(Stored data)

- Opening Delimiter -

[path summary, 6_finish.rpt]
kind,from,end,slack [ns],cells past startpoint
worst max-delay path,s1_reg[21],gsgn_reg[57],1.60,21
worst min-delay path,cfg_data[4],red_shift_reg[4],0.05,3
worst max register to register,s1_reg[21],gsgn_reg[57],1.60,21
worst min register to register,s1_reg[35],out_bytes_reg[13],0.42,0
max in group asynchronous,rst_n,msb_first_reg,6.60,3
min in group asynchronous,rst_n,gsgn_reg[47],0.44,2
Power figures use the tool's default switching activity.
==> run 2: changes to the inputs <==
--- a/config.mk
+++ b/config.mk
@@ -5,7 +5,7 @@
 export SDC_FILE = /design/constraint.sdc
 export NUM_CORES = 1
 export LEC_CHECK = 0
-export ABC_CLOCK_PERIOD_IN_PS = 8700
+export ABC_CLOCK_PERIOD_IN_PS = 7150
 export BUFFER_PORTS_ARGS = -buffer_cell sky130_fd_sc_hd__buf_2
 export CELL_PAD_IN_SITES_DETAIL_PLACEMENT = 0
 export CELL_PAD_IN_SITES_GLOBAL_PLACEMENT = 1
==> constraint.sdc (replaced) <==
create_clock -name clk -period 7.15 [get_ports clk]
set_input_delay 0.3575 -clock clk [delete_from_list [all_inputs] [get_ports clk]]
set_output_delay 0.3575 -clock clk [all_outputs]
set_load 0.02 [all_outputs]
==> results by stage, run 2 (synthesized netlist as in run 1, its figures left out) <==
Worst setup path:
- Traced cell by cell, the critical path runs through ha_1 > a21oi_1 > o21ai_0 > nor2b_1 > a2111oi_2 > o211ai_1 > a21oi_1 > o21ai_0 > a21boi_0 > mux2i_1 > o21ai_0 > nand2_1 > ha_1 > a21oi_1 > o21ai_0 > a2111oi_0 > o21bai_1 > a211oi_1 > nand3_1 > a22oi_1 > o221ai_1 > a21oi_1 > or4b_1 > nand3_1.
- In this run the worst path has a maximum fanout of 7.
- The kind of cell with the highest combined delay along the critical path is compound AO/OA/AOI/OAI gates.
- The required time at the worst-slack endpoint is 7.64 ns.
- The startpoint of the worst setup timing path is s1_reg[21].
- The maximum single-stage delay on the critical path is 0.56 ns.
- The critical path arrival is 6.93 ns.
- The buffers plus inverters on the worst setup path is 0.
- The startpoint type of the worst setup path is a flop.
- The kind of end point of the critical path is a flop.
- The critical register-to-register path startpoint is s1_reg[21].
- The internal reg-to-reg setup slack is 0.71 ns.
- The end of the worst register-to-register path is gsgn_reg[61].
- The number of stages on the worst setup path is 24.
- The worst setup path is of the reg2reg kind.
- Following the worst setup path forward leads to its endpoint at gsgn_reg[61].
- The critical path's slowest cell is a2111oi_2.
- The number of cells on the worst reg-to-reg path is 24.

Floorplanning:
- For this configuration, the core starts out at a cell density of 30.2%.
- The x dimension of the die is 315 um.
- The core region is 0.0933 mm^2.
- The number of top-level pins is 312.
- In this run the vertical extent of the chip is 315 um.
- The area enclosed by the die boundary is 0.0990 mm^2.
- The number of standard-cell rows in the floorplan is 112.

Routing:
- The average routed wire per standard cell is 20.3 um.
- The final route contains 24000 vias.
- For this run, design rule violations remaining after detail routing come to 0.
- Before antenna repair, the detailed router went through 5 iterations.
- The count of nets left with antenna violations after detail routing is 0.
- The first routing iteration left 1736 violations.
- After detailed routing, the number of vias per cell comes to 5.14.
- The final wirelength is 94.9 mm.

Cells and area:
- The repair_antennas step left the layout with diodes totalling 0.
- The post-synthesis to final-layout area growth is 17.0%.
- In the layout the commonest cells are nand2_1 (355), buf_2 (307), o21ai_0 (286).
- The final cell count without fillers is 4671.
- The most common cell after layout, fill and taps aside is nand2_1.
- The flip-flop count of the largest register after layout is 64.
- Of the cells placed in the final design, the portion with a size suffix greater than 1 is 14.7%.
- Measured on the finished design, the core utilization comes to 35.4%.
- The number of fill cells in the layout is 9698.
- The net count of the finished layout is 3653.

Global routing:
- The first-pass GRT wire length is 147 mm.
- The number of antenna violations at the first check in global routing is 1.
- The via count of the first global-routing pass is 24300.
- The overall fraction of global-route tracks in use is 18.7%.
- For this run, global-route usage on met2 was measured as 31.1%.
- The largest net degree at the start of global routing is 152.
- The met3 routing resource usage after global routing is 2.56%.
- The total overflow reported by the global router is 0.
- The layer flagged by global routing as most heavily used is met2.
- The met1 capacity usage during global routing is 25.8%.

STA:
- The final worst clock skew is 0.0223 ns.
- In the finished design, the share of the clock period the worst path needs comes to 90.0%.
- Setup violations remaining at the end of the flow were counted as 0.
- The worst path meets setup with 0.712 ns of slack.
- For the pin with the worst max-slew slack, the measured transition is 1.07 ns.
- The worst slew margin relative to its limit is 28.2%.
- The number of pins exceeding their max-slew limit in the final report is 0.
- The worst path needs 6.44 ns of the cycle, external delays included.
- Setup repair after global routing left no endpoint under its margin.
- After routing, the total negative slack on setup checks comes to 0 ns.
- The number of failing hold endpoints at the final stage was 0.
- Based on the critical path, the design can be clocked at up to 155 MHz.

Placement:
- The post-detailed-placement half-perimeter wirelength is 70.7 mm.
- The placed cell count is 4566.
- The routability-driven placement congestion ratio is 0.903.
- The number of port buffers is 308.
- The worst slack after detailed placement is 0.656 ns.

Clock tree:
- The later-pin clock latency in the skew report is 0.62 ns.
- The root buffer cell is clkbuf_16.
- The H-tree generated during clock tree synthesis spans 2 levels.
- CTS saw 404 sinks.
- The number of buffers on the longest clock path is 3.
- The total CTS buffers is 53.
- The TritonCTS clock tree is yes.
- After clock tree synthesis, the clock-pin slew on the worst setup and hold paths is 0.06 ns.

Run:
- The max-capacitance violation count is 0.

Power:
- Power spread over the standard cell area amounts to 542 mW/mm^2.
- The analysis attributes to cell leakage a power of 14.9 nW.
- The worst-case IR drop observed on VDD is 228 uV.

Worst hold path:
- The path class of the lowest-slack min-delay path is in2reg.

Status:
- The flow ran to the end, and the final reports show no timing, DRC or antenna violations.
===== config.mk =====
export PLATFORM = sky130hd
export DESIGN_NAME = two_player_countdown_clock_unit
export DESIGN_NICKNAME = d
export VERILOG_FILES = /design/src/rtl/tpcc_pkg.sv /design/src/rtl/tpcc_cfg.sv /design/src/rtl/tpcc_core.sv /design/src/rtl/two_player_countdown_clock_unit.sv
export SDC_FILE = /design/constraint.sdc
export NUM_CORES = 1
export LEC_CHECK = 0
export BUFFER_PORTS_ARGS = -buffer_cell sky130_fd_sc_hd__buf_4
export CORE_ASPECT_RATIO = 0.6
export CORE_MARGIN = 1
export CORE_UTILIZATION = 56
export CTS_CLUSTER_DIAMETER = 50
export DETAILED_ROUTE_END_ITERATION = 16
export PLACE_DENSITY = 0.81
export SKIP_CTS_REPAIR_TIMING = 1
export SLEW_MARGIN = 0
export SYNTH_ARGS = -nofsm -noshare
export SYNTH_HDL_FRONTEND = slang
export SYNTH_SLANG_ARGS = --single-unit

===== constraint.sdc =====
create_clock -name clk -period 7.6 [get_ports clk]
set_input_delay 1.14 -clock clk [delete_from_list [all_inputs] [get_ports clk]]
set_output_delay 1.14 -clock clk [all_outputs]
set_load 0.05 [all_outputs]

===== src/rtl/tpcc_pkg.sv =====
// ----------------------------------------------------------------------------
// tpcc_pkg: shared types and constants for the two-player countdown clock
// Holds phase and loser codes, register indexes, reset values and the
// struct types passed between the clock submodules.
// ----------------------------------------------------------------------------
`default_nettype none

package tpcc_pkg;

  localparam int unsigned KNOB_W  = 10;
  localparam int unsigned TIME_W  = 9;
  localparam int unsigned TICK_W  = 5;
  localparam int unsigned PHASE_W = 2;
  localparam int unsigned LOSER_W = 2;
  localparam int unsigned CFG_AW  = 3;
  localparam int unsigned CFG_DW  = 10;
  localparam int unsigned IN_DW   = 16;
  localparam int unsigned OUT_DW  = 32;

  // phase codes
  localparam logic [PHASE_W-1:0] PH_IDLE  = 2'd0;
  localparam logic [PHASE_W-1:0] PH_A_RUN = 2'd1;
  localparam logic [PHASE_W-1:0] PH_B_RUN = 2'd2;
  localparam logic [PHASE_W-1:0] PH_DONE  = 2'd3;

  // loser codes
  localparam logic [LOSER_W-1:0] LOSER_NONE = 2'd0;
  localparam logic [LOSER_W-1:0] LOSER_A    = 2'd1;
  localparam logic [LOSER_W-1:0] LOSER_B    = 2'd2;

  // register indexes
  localparam logic [CFG_AW-1:0] REG_LOW_THR  = 3'd0;
  localparam logic [CFG_AW-1:0] REG_HIGH_THR = 3'd1;
  localparam logic [CFG_AW-1:0] REG_SHORT    = 3'd2;
  localparam logic [CFG_AW-1:0] REG_MID      = 3'd3;
  localparam logic [CFG_AW-1:0] REG_LONG     = 3'd4;
  localparam logic [CFG_AW-1:0] REG_TPS      = 3'd5;

  // register reset values
  localparam logic [KNOB_W-1:0] RST_LOW_THR  = 10'd341;
  localparam logic [KNOB_W-1:0] RST_HIGH_THR = 10'd682;
  localparam logic [TIME_W-1:0] RST_SHORT    = 9'd60;
  localparam logic [TIME_W-1:0] RST_MID      = 9'd180;
  localparam logic [TIME_W-1:0] RST_LONG     = 9'd300;
  localparam logic [TICK_W-1:0] RST_TPS      = 5'd20;

  typedef struct packed {
    logic [KNOB_W-1:0] low_thr;
    logic [KNOB_W-1:0] high_thr;
    logic [TIME_W-1:0] preset_short;
    logic [TIME_W-1:0] preset_mid;
    logic [TIME_W-1:0] preset_long;
    logic [TICK_W-1:0] tps;
  } cfg_t;

  typedef struct packed {
    logic [KNOB_W-1:0] knob_value;
    logic              knob_valid;
    logic              button_a;
    logic              button_b;
  } item_t;

  typedef struct packed {
    logic [PHASE_W-1:0] phase;
    logic [TIME_W-1:0]  time_a;
    logic [TIME_W-1:0]  time_b;
    logic [LOSER_W-1:0] loser;
    logic [TIME_W-1:0]  chosen_preset;
  } result_t;

endpackage

`default_nettype wire


===== src/rtl/tpcc_cfg.sv =====
// ----------------------------------------------------------------------------
// tpcc_cfg: configuration register file
// Write-only registers for thresholds, presets and the tick period.
// ----------------------------------------------------------------------------
`default_nettype none

module tpcc_cfg
  import tpcc_pkg::*;
(
  input  wire logic              clk,
  input  wire logic              rst_n,
  input  wire logic              cfg_we,
  input  wire logic [CFG_AW-1:0] cfg_addr,
  input  wire logic [CFG_DW-1:0] cfg_wdata,
  output cfg_t                   cfg
);

  cfg_t cfg_r;

  always_ff @(posedge clk) begin
    if (!rst_n) begin
      cfg_r.low_thr      <= RST_LOW_THR;
      cfg_r.high_thr     <= RST_HIGH_THR;
      cfg_r.preset_short <= RST_SHORT;
      cfg_r.preset_mid   <= RST_MID;
      cfg_r.preset_long  <= RST_LONG;
      cfg_r.tps          <= RST_TPS;
    end else if (cfg_we) begin
      unique case (cfg_addr)
        REG_LOW_THR:  cfg_r.low_thr      <= cfg_wdata[KNOB_W-1:0];
        REG_HIGH_THR: cfg_r.high_thr     <= cfg_wdata[KNOB_W-1:0];
        REG_SHORT:    cfg_r.preset_short <= cfg_wdata[TIME_W-1:0];
        REG_MID:      cfg_r.preset_mid   <= cfg_wdata[TIME_W-1:0];
        REG_LONG:     cfg_r.preset_long  <= cfg_wdata[TIME_W-1:0];
        REG_TPS:      cfg_r.tps          <= cfg_wdata[TICK_W-1:0];
        default:      ;
      endcase
    end
  end

  assign cfg = cfg_r;

endmodule

`default_nettype wire


===== src/rtl/tpcc_core.sv =====
// ----------------------------------------------------------------------------
// tpcc_core: clock state and its single-pass update
// Holds phase, times, preset, tick counter, button history and loser.
// On step the state moves to its next value, which is also the result.
// ----------------------------------------------------------------------------
`default_nettype none

module tpcc_core
  import tpcc_pkg::*;
(
  input  wire logic  clk,
  input  wire logic  rst_n,
  input  wire cfg_t  cfg,
  input  wire item_t item,
  input  wire logic  step,
  output result_t    res
);

  logic [PHASE_W-1:0] phase_r, phase_nxt;
  logic [TIME_W-1:0]  time_a_r, time_a_nxt;
  logic [TIME_W-1:0]  time_b_r, time_b_nxt;
  logic [TIME_W-1:0]  preset_r, preset_nxt;
  logic [TICK_W-1:0]  tick_r, tick_nxt;
  logic [LOSER_W-1:0] loser_r, loser_nxt;
  logic               prev_a_r, prev_b_r;

  logic               edge_a, edge_b;
  logic [TIME_W-1:0]  pick;
  logic [TICK_W-1:0]  period, tick_inc;
  logic [TIME_W-1:0]  act_time, act_dec;
  logic               sec_due;

  assign edge_a = item.button_a & ~prev_a_r;
  assign edge_b = item.button_b & ~prev_b_r;

  // preset pick: mid range is tested first, also when thresholds cross
  always_comb begin
    if ((item.knob_value > cfg.low_thr) && (item.knob_value <= cfg.high_thr)) begin
      pick = cfg.preset_mid;
    end else if (item.knob_value > cfg.high_thr) begin
      pick = cfg.preset_long;
    end else begin
      pick = cfg.preset_short;
    end
  end

  assign period   = (cfg.tps == '0) ? TICK_W'(1) : cfg.tps;
  assign tick_inc = tick_r + TICK_W'(1);
  assign sec_due  = (tick_inc >= period);
  assign act_time = (phase_r == PH_A_RUN) ? time_a_r : time_b_r;
  assign act_dec  = (act_time != '0) ? act_time - TIME_W'(1) : act_time;

  always_comb begin
    phase_nxt  = phase_r;
    time_a_nxt = time_a_r;
    time_b_nxt = time_b_r;
    preset_nxt = preset_r;
    tick_nxt   = tick_r;
    loser_nxt  = loser_r;
    unique case (phase_r)
      PH_IDLE: begin
        if (item.knob_valid && (pick != preset_r)) begin
          preset_nxt = pick;
          time_a_nxt = pick;
          time_b_nxt = pick;
        end
        if (preset_nxt != '0) begin
          if (edge_a) begin
            phase_nxt = PH_B_RUN;
            tick_nxt  = '0;
          end else if (edge_b) begin
            phase_nxt = PH_A_RUN;
            tick_nxt  = '0;
          end
        end
      end
      PH_A_RUN, PH_B_RUN: begin
        if ((phase_r == PH_A_RUN) ? edge_a : edge_b) begin
          phase_nxt = (phase_r == PH_A_RUN) ? PH_B_RUN : PH_A_RUN;
          tick_nxt  = '0;
        end else if (!sec_due) begin
          tick_nxt = tick_inc;
        end else begin
          tick_nxt = '0;
          if (phase_r == PH_A_RUN) time_a_nxt = act_dec;
          else                     time_b_nxt = act_dec;
          if (act_dec == '0) begin
            loser_nxt = (phase_r == PH_A_RUN) ? LOSER_A : LOSER_B;
            phase_nxt = PH_DONE;
          end
        end
      end
      PH_DONE: begin
        if (edge_a || edge_b) begin
          phase_nxt  = PH_IDLE;
          preset_nxt = '0;
          loser_nxt  = LOSER_NONE;
        end
      end
      default: ;
    endcase
  end

  always_ff @(posedge clk) begin
    if (!rst_n) begin
      phase_r  <= PH_IDLE;
      time_a_r <= '0;
      time_b_r <= '0;
      preset_r <= '0;
      tick_r   <= '0;
      loser_r  <= LOSER_NONE;
      prev_a_r <= 1'b1;
      prev_b_r <= 1'b1;
    end else if (step) begin
      phase_r  <= phase_nxt;
      time_a_r <= time_a_nxt;
      time_b_r <= time_b_nxt;
      preset_r <= preset_nxt;
      tick_r   <= tick_nxt;
      loser_r  <= loser_nxt;
      prev_a_r <= item.button_a;
      prev_b_r <= item.button_b;
    end
  end

  assign res.phase         = phase_nxt;
  assign res.time_a        = time_a_nxt;
  assign res.time_b        = time_b_nxt;
  assign res.loser         = loser_nxt;
  assign res.chosen_preset = preset_nxt;

endmodule

`default_nettype wire


===== src/rtl/two_player_countdown_clock_unit.sv =====
// ----------------------------------------------------------------------------
// two_player_countdown_clock_unit: two-player countdown (chess) clock
// Each input transfer is one sample tick: knob reading plus button levels.
// Each tick yields exactly one result transfer showing the updated clock.
//
// Usage:
//  - in_*  : one transfer per sample tick. tdata = knob value and the two
//            button levels, tuser = knob reading valid flag.
//  - out_* : one transfer per accepted tick with phase, both times, loser
//            and the loaded preset, as they stand after that tick.
//  - cfg_* : write-only registers (thresholds, presets, ticks per second);
//            write them only while no tick is in flight.
// Path: a tick passes the input register, then the result register; the
//   result register loads only once it is free or draining, so out_tvalid
//   can be held back while out_tready is low.
// Throughput: one tick per cycle unless out_tready stalls; the state update
//   is a single short pass from the input register to the result register.
// Reset: rst_n low clears the clock to idle with no preset, both times 0,
//   loser none and button history high; registers take their default values.
// Stall: when out_tready is low a full result register holds; an empty input
//   register still takes one more tick, after which in_tready drops.
// ----------------------------------------------------------------------------
`default_nettype none

module two_player_countdown_clock_unit
  import tpcc_pkg::*;
(
  input  wire logic              clk,
  input  wire logic              rst_n,
  // input channel
  input  wire logic              in_tvalid,
  output logic                   in_tready,
  // [9:0] knob_value, [10] button_a, [11] button_b, [15:12] zero
  input  wire logic [IN_DW-1:0]  in_tdata,
  // [0] knob_valid
  input  wire logic              in_tuser,
  // result channel
  output logic                   out_tvalid,
  input  wire logic              out_tready,
  // [1:0] phase, [10:2] time_a, [19:11] time_b, [21:20] loser,
  // [30:22] chosen_preset, [31] zero
  output logic [OUT_DW-1:0]      out_tdata,
  // configuration write port
  input  wire logic              cfg_we,
  input  wire logic [CFG_AW-1:0] cfg_addr,
  input  wire logic [CFG_DW-1:0] cfg_wdata
);

  cfg_t    cfg;
  item_t   item_r;
  logic    item_vld_r;
  logic    step;
  result_t res;
  result_t res_r;
  logic    res_vld_r;

  tpcc_cfg u_cfg (
    .clk       (clk),
    .rst_n     (rst_n),
    .cfg_we    (cfg_we),
    .cfg_addr  (cfg_addr),
    .cfg_wdata (cfg_wdata),
    .cfg       (cfg)
  );

  // the held tick moves on whenever the result register is free or draining
  assign step      = item_vld_r && (!res_vld_r || out_tready);
  assign in_tready = !item_vld_r || step;

  // input register
  always_ff @(posedge clk) begin
    if (!rst_n) begin
      item_vld_r <= 1'b0;
    end else if (in_tready) begin
      item_vld_r <= in_tvalid;
    end
  end

  always_ff @(posedge clk) begin
    if (in_tready && in_tvalid) begin
      item_r.knob_value <= in_tdata[KNOB_W-1:0];
      item_r.button_a   <= in_tdata[KNOB_W];
      item_r.button_b   <= in_tdata[KNOB_W+1];
      item_r.knob_valid <= in_tuser;
    end
  end

  tpcc_core u_core (
    .clk   (clk),
    .rst_n (rst_n),
    .cfg   (cfg),
    .item  (item_r),
    .step  (step),
    .res   (res)
  );

  // result register
  always_ff @(posedge clk) begin
    if (!rst_n) begin
      res_vld_r <= 1'b0;
    end else if (step) begin
      res_vld_r <= 1'b1;
    end else if (out_tready) begin
      res_vld_r <= 1'b0;
    end
  end

  always_ff @(posedge clk) begin
    if (step) begin
      res_r <= res;
    end
  end

  assign out_tvalid = res_vld_r;
  assign out_tdata  = {1'b0, res_r.chosen_preset, res_r.loser,
                       res_r.time_b, res_r.time_a, res_r.phase};

  // a finished game always names a loser, any other phase names none
  a_done_loser: assert property (@(posedge clk) disable iff (!rst_n)
    (res_vld_r && res_r.phase == PH_DONE) |-> (res_r.loser == LOSER_A ||
                                               res_r.loser == LOSER_B))
    else $error("finished phase without a loser");

  a_live_no_loser: assert property (@(posedge clk) disable iff (!rst_n)
    (res_vld_r && res_r.phase != PH_DONE) |-> (res_r.loser == LOSER_NONE))
    else $error("loser reported outside finished phase");

  // a running clock always has a preset loaded
  a_run_preset: assert property (@(posedge clk) disable iff (!rst_n)
    (res_vld_r && (res_r.phase == PH_A_RUN || res_r.phase == PH_B_RUN))
      |-> (res_r.chosen_preset != '0))
    else $error("clock running with no preset");

  // a held tick is not dropped while the result side stalls
  a_item_held: assert property (@(posedge clk) disable iff (!rst_n)
    (item_vld_r && !step) |=> item_vld_r)
    else $error("input register lost a tick");

endmodule

`default_nettype wire
===== config.mk =====
export PLATFORM = sky130hd
export DESIGN_NAME = led_pattern_sequencer
export DESIGN_NICKNAME = d
export VERILOG_FILES = /design/src/sv/lps_pkg.sv /design/src/sv/lps_step.sv /design/src/sv/led_pattern_sequencer.sv
export SDC_FILE = /design/constraint.sdc
export NUM_CORES = 1
export LEC_CHECK = 0
export BUFFER_PORTS_ARGS = -buffer_cell sky130_fd_sc_hd__clkbuf_2
export CORE_MARGIN = 2
export CORE_UTILIZATION = 30
export CTS_BUF_LIST = sky130_fd_sc_hd__clkbuf_4 sky130_fd_sc_hd__clkbuf_8
export CTS_CLUSTER_DIAMETER = 200
export DETAILED_ROUTE_END_ITERATION = 8
export PLACE_DENSITY_LB_ADDON = 0.15
export SYNTH_ARGS = -nofsm -noshare
export SYNTH_HDL_FRONTEND = slang
export SYNTH_HIERARCHICAL = 1
export SYNTH_SLANG_ARGS = --single-unit

===== constraint.sdc =====
create_clock -name clock -period 5.9 [get_ports clock]
set_input_delay 1.18 -clock clock [delete_from_list [all_inputs] [get_ports clock]]
set_output_delay 1.18 -clock clock [all_outputs]
set_load 0.02 [all_outputs]
### config.mk
export PLATFORM = sky130hd
export DESIGN_NAME = pti_ctrl
export DESIGN_NICKNAME = d
export VERILOG_FILES = /design/src/rtl/pti_pkg.sv /design/src/rtl/pti_ctrl.sv
export SDC_FILE = /design/constraint.sdc
export NUM_CORES = 1
export LEC_CHECK = 0
export ABC_AREA = 1
export ABC_CLOCK_PERIOD_IN_PS = 1770
export BUFFER_PORTS_ARGS = -buffer_cell sky130_fd_sc_hd__buf_4
export CORE_UTILIZATION = 25
export DETAILED_ROUTE_END_ITERATION = 7
export GPL_TIMING_DRIVEN = 1
export HOLD_SLACK_MARGIN = 0.06
export SLEW_MARGIN = 20
export SYNTH_ARGS = -nofsm -noshare
export SYNTH_HDL_FRONTEND = slang
export SYNTH_SLANG_ARGS = --single-unit
### constraint.sdc
create_clock -name clk -period 1.77 [get_ports clk]
set_input_delay 0.354 -clock clk [delete_from_list [all_inputs] [get_ports clk]]
set_output_delay 0.354 -clock clk [all_outputs]
set_load 0.05 [all_outputs]
### src/rtl/pti_pkg.sv
package pti_pkg;

	// Default pool size and fan-out
	localparam int NODES_DEF    = 4096;
	localparam int ALPHABET_DEF = 26;

	// Operation codes as they arrive on the first letter of a word
	typedef enum logic [1:0] {
		OP_INSERT = 2'd0,
		OP_SEARCH = 2'd1,
		OP_PREFIX = 2'd2,
		OP_RSVD   = 2'd3
	} op_t;

	// One input word: a single letter of a key
	typedef struct packed {
		logic [1:0] op;
		logic [4:0] letter;
		logic       last;
	} item_t;

	// One result word, one per key
	typedef struct packed {
		logic found;
		logic out_of_space;
	} result_t;

	// Controller states, one-hot
	typedef enum logic [3:0] {
		ST_IDLE  = 4'b0001,
		ST_LOOK  = 4'b0010,
		ST_ALLOC = 4'b0100,
		ST_ENDRD = 4'b1000
	} state_t;

	// Commands from controller to datapath
	typedef struct packed {
		logic latch;
		logic follow;
		logic set_lost;
		logic link;
		logic alloc;
		logic mark_end;
		logic rd_child;
		logic emit;
		logic found;
		logic oos;
	} cmd_t;

	// Status from datapath to controller
	typedef struct packed {
		logic skip;
		logic in_last;
		op_t  op;
		logic lost;
		logic present;
		logic full;
		logic last_q;
		logic end_bit;
	} sts_t;

endpackage

### src/rtl/pti_ctrl.sv
module pti_ctrl (
	input  logic          clk,
	input  logic          arst_n,
	input  logic          start,
	output logic          busy,
	input  pti_pkg::sts_t sts,
	output pti_pkg::cmd_t cmd
);

	pti_pkg::state_t state_q, state_d;

	// Advance the state
	always_ff @(posedge clk or negedge arst_n) begin
		if (!arst_n) begin
			state_q <= pti_pkg::ST_IDLE;
		end else begin
			state_q <= state_d;
		end
	end

	assign busy = (state_q != pti_pkg::ST_IDLE);

	// Decode the next step from datapath status
	always_comb begin
		state_d = state_q;
		cmd     = '0;
		unique case (state_q)
			pti_pkg::ST_IDLE: begin
				if (start) begin
					cmd.latch = 1'b1;
					if (sts.skip) begin
						// letter takes no lookup: finish the key if it ends here
						if (sts.in_last) begin
							if (sts.lost || sts.op == pti_pkg::OP_PREFIX) begin
								cmd.emit  = 1'b1;
								cmd.found = !sts.lost;
								cmd.oos   = sts.lost && sts.op == pti_pkg::OP_INSERT;
							end else begin
								state_d = pti_pkg::ST_ENDRD;
							end
						end
					end else begin
						state_d = pti_pkg::ST_LOOK;
					end
				end
			end
			pti_pkg::ST_LOOK: begin
				state_d = pti_pkg::ST_IDLE;
				if (sts.present) begin
					cmd.follow = 1'b1;
					if (sts.last_q) begin
						if (sts.op == pti_pkg::OP_PREFIX) begin
							cmd.emit  = 1'b1;
							cmd.found = 1'b1;
						end else begin
							cmd.rd_child = 1'b1;
							state_d      = pti_pkg::ST_ENDRD;
						end
					end
				end else if (sts.op != pti_pkg::OP_INSERT || sts.full) begin
					// drop the rest of the key
					cmd.set_lost = 1'b1;
					if (sts.last_q) begin
						cmd.emit = 1'b1;
						cmd.oos  = (sts.op == pti_pkg::OP_INSERT);
					end
				end else begin
					cmd.link = 1'b1;
					state_d  = pti_pkg::ST_ALLOC;
				end
			end
			pti_pkg::ST_ALLOC: begin
				cmd.alloc = 1'b1;
				if (sts.last_q) begin
					cmd.emit  = 1'b1;
					cmd.found = 1'b1;
				end
				state_d = pti_pkg::ST_IDLE;
			end
			pti_pkg::ST_ENDRD: begin
				cmd.emit = 1'b1;
				if (sts.op == pti_pkg::OP_INSERT) begin
					cmd.mark_end = 1'b1;
					cmd.found    = 1'b1;
				end else begin
					cmd.found = sts.end_bit;
				end
				state_d = pti_pkg::ST_IDLE;
			end
			default: begin
				state_d = pti_pkg::ST_IDLE;
			end
		endcase
	end

endmodule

- Closing Delimiter -

▶ What the exercise asks
Working through the entries above, copy every line in which "post" is found.

▶ Solution to this problem
- The post-synthesis to final-layout area growth is 17.0%.
- The post-detailed-placement half-perimeter wirelength is 70.7 mm.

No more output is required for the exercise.